What a great idea Amber. I have no advice from experience, but a wise friend told me when I become a mom to sleep when the baby sleeps and let the to do list go. Sounded like good advice to me.

Mama Smors said...

Enjoy each little stage- they pass too quickly!! That is advice that was difficult for me with Ivy, but I think knowing how fast it really goes... I will enjoy this next baby at each stage. Also, do what works for you and your family- all the advice overwhelmed me when Ivy was a newborn :) Being a mommy is all about learning what is best for you, not what someone else says is best! I can't wait to see Bennett :) (love that name, by the way!) you are going to be a great mommy!

The Thomas' said...

Ditto everything Mama Smors said...you know your baby better than anyone so you do it how you want to. Advice is great but in the end it's your decision on how you want things to go. However, make sure to really look at people around you and how they do/did it. I was very "my baby, my way" and now looking back I could have listened to a couple people and tweaked what they did a bit and it could have been even better! But you are ultimately the mommy! I don't however, agree with cherish the moment...don't be afraid to wish certain times away...I'm not a newborn person so I really didn't enjoy the whole 'mommy experience' until Abby was about 3-6 months old and then it all just clicked and fell into place. I don't look fondly back on the newborn days and I'm so glad they're over. Just remember this phrase on the hard days "this too shall pass" and once the 'storm' is over you will look back, sigh and thank the Lord you are done with that :)
Can't wait to see Baby Bennett! You're going to be great and when people says it'll come to you, it really will!!

Brooke said...

1. Above all else, you are the mommy of your precious child! The relationship you have is extremely strong and your mommy instinct is more than likely right. I found myself very concerned about "what I was supposed to be doing" the first few months of Ella's life (could be a little OCD :) ). Whether it was her feeding schedule, sleeping schedule, letting her cry/not cry, etc. I wanted to do things the right way and read countless books and listened to advice from everyone. So my advice for you, is just do what is best for you and your family and everything will fall into place! Don't spend your time worrying, but enjoy those precious first moments and be confident in the decisions you make!
2. The obvious... Your son will only be a baby once, so enjoy it! Embrace each new milestone and be thankful for the blessings each day brings. Take lots of pictures and write everything down! There's nothing better than using those things to remember just how great being a parent truly is!

Kara said...

Michael and I had a rule (unfortunately it was inspired by Leslie's first few weeks with us) to not talk when we were awake in the middle of the night. The sleep deprivation made us kind of cranky and we had several major arguments that probably could have been avoided had we not tried to communicate in the first place! :)

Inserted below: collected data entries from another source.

===== src/core/adrlm_pkg.sv =====
package adrlm_pkg;
  // ==========================================================
  // clock and timing
  localparam int unsigned CLK_MHZ = 200;
  // bus dominant time that qualifies a wake, in ns
  localparam int unsigned WAKE_FILTER_NS = 50000;
  localparam int unsigned WAKE_FILTER_CYC = (WAKE_FILTER_NS * CLK_MHZ + 999) / 1000;
  // time in current limitation before the transceiver is shut off, in ns
  localparam int unsigned CL_DELAY_NS = 10000;
  localparam int unsigned CL_DELAY_CYC = (CL_DELAY_NS * CLK_MHZ + 999) / 1000;
  localparam int unsigned CL_CNT_W = 12;
  localparam int unsigned WAKE_CNT_W = 16;

  // ==========================================================
  // serial register port framing
  localparam int unsigned ADDR_W = 7;
  localparam int unsigned FRAME_BITS = 16;
  localparam int unsigned CNT_W = 5;

  // ==========================================================
  // register offsets
  localparam logic [6:0] SYSTEM_CONTROL_REG_OFS = 7'h0C;
  localparam logic [6:0] SYSTEM_STATUS_REG_OFS = 7'h0E;
  localparam logic [6:0] AMUX_OFS = 7'h08;
  localparam logic [6:0] IMASK_OFS = 7'h09;
  localparam logic [6:0] IFLAG_OFS = 7'h0A;
  localparam logic [6:0] RSR_OFS = 7'h0D;

  // ==========================================================
  // field positions
  localparam int unsigned RSR_POR = 0;
  localparam int unsigned RSR_PIN = 1;
  localparam int unsigned RSR_WDOG = 2;
  localparam int unsigned RSR_OTEMP = 3;
  localparam int unsigned RSR_UVOLT = 4;
  localparam int unsigned RSR_BUSWK = 5;
  localparam int unsigned RSR_INWK = 6;
  localparam int unsigned SYSTEM_CONTROL_REG_PSE = 0;
  localparam int unsigned SYSTEM_CONTROL_REG_SLEW_LO = 1;
  localparam int unsigned SYSTEM_STATUS_REG_CL = 0;
  localparam int unsigned SYSTEM_STATUS_REG_WKIN = 1;
  localparam int unsigned AMUX_SS_LO = 0;
  localparam int unsigned AMUX_GAIN = 4;
  localparam int unsigned AMUX_LVL_LO = 5;
  localparam int unsigned AMUX_CURRENT_SOURCE_ENABLE = 7;
  localparam int unsigned IMASK_BUSIE = 2;
  localparam int unsigned IFLAG_BUSIF = 2;

  // ==========================================================
  // reset values
  localparam logic [7:0] RSR_POR_VAL = 8'h01;
  localparam logic [7:0] SYSTEM_CONTROL_REG_RST = 8'h00;
  localparam logic [1:0] SLEW_20K = 2'h0;
  localparam logic [7:0] AMUX_RST = 8'h00;
  localparam logic [7:0] IMASK_RST = 8'h00;
  localparam logic [7:0] IFLAG_RST = 8'h00;
  localparam logic [7:0] RD_UNMAPPED = 8'h00;

  // ==========================================================
  // analog multiplexer sources
  localparam logic [3:0] SRC_INPUT = 4'hA;
  localparam logic [3:0] SRC_CALIB = 4'hB;
  localparam logic [3:0] SRC_UNUSED_7 = 4'h7;
  localparam logic [3:0] SRC_LAST = 4'hB;

  // ==========================================================
  // synchroniser bit positions and idle levels
  localparam int unsigned NSYNC = 13;
  localparam int unsigned S_PINRST = 0;
  localparam int unsigned S_WDTO = 1;
  localparam int unsigned S_WDBAD = 2;
  localparam int unsigned S_OTEMP = 3;
  localparam int unsigned S_UVOLT = 4;
  localparam int unsigned S_BUS = 5;
  localparam int unsigned S_TXD = 6;
  localparam int unsigned S_TXDEN = 7;
  localparam int unsigned S_CLIM = 8;
  localparam int unsigned S_WKIN = 9;
  localparam int unsigned S_SCK = 10;
  localparam int unsigned S_MOSI = 11;
  localparam int unsigned S_SSN = 12;
  localparam logic [12:0] SYNC_IDLE = 13'h1061;

  // ==========================================================
  // operating modes, gray along run -> stop -> sleep
  typedef enum logic [1:0] {
    ADRLM_RUN = 2'h0,
    ADRLM_STOP = 2'h1,
    ADRLM_SLEEP = 2'h3
  } adrlm_mode_t;
endpackage : adrlm_pkg
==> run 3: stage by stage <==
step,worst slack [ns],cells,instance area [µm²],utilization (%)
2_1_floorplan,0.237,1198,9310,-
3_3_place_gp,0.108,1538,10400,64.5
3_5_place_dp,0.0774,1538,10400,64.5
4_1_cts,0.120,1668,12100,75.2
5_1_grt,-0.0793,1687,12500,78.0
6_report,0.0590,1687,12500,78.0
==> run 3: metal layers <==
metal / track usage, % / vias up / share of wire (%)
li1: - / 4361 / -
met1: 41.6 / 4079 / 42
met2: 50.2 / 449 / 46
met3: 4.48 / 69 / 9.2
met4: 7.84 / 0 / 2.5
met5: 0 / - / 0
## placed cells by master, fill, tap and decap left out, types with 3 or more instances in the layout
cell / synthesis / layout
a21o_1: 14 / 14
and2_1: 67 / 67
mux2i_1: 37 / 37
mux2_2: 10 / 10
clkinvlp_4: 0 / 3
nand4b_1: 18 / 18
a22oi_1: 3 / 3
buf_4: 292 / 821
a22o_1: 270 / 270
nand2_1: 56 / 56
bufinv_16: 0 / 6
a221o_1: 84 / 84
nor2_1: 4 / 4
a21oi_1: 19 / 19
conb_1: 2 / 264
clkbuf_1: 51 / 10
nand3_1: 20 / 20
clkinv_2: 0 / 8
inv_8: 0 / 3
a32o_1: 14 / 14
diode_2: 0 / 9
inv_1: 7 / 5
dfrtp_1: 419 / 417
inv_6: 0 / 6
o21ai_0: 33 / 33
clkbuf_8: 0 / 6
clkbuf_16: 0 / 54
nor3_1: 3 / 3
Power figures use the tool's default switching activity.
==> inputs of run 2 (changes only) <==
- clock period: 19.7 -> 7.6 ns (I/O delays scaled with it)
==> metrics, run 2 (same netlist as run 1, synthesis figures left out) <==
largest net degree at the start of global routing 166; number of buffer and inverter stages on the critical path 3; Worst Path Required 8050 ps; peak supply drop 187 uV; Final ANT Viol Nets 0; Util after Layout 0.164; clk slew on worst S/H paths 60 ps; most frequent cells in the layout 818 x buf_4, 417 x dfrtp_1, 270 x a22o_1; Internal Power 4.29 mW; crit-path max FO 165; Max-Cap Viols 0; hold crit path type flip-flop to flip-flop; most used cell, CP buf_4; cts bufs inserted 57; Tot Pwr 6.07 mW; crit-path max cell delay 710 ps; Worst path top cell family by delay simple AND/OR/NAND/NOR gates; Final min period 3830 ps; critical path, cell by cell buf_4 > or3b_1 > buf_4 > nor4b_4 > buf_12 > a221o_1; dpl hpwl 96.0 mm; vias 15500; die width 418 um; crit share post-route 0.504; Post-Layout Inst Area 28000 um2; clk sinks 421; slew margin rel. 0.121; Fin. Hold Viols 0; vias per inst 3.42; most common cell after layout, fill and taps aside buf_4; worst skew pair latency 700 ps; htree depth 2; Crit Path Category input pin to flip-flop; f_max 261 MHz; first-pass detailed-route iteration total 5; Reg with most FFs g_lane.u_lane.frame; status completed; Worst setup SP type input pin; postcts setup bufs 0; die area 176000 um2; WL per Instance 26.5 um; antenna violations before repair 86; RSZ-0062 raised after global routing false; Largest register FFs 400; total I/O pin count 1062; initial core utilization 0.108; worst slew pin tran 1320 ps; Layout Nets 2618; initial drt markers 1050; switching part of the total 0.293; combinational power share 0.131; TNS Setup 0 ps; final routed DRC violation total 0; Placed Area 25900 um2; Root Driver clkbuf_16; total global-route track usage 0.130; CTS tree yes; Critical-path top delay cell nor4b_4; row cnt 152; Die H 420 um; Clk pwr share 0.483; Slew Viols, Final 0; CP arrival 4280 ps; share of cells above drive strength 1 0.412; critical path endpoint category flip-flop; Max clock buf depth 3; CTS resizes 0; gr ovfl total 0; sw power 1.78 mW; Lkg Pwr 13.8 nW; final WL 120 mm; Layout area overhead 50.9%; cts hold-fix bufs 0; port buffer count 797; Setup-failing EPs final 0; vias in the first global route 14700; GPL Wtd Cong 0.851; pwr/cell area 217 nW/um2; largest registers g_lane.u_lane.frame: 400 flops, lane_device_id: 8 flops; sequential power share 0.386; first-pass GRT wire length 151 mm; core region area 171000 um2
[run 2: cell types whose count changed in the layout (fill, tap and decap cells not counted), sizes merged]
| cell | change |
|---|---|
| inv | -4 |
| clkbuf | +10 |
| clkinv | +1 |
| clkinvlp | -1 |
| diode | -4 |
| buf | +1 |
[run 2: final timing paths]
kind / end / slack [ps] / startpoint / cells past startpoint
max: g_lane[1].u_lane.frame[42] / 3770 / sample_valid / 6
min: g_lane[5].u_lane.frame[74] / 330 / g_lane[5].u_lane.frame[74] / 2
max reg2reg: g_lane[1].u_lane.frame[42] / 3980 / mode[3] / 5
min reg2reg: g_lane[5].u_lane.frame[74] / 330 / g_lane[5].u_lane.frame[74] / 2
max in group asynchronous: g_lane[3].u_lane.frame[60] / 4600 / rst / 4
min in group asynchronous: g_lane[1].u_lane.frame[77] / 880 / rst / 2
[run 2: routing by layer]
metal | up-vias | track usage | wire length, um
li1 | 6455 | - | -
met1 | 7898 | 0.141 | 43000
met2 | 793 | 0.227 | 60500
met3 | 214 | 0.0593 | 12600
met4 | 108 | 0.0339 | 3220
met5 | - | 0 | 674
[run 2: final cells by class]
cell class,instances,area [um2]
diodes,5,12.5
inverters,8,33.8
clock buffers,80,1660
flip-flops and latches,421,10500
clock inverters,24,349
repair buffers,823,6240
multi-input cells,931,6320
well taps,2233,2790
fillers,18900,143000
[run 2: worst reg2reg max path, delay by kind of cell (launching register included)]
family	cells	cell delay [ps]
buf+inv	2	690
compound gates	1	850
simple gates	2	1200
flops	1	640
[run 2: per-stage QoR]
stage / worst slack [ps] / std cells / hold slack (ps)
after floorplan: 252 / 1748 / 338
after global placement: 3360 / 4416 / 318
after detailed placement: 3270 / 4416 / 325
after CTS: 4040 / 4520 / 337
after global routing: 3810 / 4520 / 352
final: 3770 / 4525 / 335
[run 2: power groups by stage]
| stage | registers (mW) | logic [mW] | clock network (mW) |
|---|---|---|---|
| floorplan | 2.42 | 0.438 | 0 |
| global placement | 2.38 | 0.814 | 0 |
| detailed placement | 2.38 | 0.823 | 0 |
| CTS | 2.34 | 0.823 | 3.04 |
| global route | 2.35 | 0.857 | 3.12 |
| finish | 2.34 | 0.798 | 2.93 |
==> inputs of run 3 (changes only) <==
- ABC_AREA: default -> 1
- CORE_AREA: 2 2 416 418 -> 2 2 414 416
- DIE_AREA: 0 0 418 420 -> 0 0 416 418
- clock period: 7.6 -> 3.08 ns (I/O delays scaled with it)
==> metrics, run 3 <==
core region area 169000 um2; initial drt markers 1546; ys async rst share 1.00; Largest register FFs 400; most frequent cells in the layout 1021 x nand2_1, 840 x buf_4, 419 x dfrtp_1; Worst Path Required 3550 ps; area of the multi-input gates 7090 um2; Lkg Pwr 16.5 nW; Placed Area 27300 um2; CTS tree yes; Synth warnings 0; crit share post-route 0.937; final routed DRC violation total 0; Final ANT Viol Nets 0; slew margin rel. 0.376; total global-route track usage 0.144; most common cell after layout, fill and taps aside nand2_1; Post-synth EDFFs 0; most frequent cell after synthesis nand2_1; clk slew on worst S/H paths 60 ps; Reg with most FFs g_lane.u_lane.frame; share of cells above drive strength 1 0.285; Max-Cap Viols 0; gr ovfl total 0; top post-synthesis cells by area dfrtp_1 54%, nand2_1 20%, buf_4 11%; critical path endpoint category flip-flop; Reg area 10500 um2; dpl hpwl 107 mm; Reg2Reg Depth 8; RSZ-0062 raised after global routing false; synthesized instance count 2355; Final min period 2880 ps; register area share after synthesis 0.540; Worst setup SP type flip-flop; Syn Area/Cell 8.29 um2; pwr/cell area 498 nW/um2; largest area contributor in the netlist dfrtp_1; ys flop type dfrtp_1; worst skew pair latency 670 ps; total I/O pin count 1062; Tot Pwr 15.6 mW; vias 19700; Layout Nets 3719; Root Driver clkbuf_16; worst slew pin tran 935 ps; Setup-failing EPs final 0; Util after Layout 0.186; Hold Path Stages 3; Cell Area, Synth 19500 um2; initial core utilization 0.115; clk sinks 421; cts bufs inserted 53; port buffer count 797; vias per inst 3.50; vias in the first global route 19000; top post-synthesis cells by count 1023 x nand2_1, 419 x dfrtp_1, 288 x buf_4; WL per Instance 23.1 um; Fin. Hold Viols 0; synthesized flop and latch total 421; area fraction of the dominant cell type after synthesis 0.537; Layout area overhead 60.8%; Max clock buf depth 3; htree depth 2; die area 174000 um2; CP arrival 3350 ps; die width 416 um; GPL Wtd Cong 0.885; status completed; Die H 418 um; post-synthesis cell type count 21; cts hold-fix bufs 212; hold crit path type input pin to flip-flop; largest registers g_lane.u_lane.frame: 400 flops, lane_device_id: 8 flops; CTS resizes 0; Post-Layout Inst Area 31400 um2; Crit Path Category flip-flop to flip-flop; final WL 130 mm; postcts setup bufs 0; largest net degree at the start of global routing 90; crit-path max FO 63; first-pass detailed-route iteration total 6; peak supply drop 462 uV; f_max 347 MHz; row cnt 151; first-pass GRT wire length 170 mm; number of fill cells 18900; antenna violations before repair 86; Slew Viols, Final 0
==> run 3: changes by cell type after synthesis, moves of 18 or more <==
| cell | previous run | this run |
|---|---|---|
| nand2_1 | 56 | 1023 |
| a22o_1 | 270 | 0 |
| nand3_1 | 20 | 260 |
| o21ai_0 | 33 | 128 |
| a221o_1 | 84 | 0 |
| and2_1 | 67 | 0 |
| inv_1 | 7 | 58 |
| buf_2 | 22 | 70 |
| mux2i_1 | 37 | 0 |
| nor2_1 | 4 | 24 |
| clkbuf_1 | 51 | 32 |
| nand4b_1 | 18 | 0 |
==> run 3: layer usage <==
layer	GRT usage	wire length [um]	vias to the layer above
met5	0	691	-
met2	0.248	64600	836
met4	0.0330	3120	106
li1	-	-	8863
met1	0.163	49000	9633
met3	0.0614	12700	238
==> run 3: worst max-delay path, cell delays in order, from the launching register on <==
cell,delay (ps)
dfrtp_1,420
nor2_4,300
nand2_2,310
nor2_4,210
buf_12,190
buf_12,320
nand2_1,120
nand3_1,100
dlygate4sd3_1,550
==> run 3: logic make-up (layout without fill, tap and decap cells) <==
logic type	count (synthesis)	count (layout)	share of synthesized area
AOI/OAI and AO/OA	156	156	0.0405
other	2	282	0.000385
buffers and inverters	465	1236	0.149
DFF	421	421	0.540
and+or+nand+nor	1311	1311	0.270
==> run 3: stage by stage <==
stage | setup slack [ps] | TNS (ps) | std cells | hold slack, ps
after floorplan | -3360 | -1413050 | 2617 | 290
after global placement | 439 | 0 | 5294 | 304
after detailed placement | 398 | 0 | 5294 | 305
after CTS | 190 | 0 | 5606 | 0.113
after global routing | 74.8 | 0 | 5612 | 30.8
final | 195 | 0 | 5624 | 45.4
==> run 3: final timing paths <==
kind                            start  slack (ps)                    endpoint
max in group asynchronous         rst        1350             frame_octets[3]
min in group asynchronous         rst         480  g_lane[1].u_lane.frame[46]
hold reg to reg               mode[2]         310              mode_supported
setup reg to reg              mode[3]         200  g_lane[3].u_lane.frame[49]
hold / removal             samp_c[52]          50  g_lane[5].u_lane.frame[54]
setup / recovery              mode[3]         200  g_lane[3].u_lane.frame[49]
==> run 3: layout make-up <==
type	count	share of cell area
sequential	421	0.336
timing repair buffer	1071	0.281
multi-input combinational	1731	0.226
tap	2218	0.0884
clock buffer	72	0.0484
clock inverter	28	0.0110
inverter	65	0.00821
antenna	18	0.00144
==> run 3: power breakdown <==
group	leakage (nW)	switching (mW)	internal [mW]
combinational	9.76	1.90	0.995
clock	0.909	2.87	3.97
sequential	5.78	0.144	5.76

Enjoy him while he's small because before you know it he'll be climbing all over the place, going to preschool, and not wanting to snuggle with you.

Mrs. Smorstad said...

Amber :) You just made me laugh! Just saw your comment on my blog... and girlfriend, that is not my belly!! Not yet, I am only about 13 weeks.

Anonymous said...

1. trust your instinct, you know best even when you don't feel like you do. make your decisions based on what your family needs, not on what someone else tells you you SHOULD do.
2. ask for help. you don't have to know everything about how to take care of the baby. if you don't know what to do to make him sleep, ask someone!
3. keep your perspective. it will feel like crazy is the new normal. by 6 months, you'll feel like a pro.
4. FIND COMMUNITY WITH OTHER MOMS. probably the most important thing i have done.
5. date your husband still. kids are most healthy when their parents make each other a priority.
6. make your well-being a priority. if you need an afternoon out, take an afternoon out...mom sets the emotional mood, if you are worn down, the baby will pick up on it and be cranky. take care of yourself.
7. document as much as possible. things you think you will remember fade away once they are bigger and learning new things. write it down and take a picture.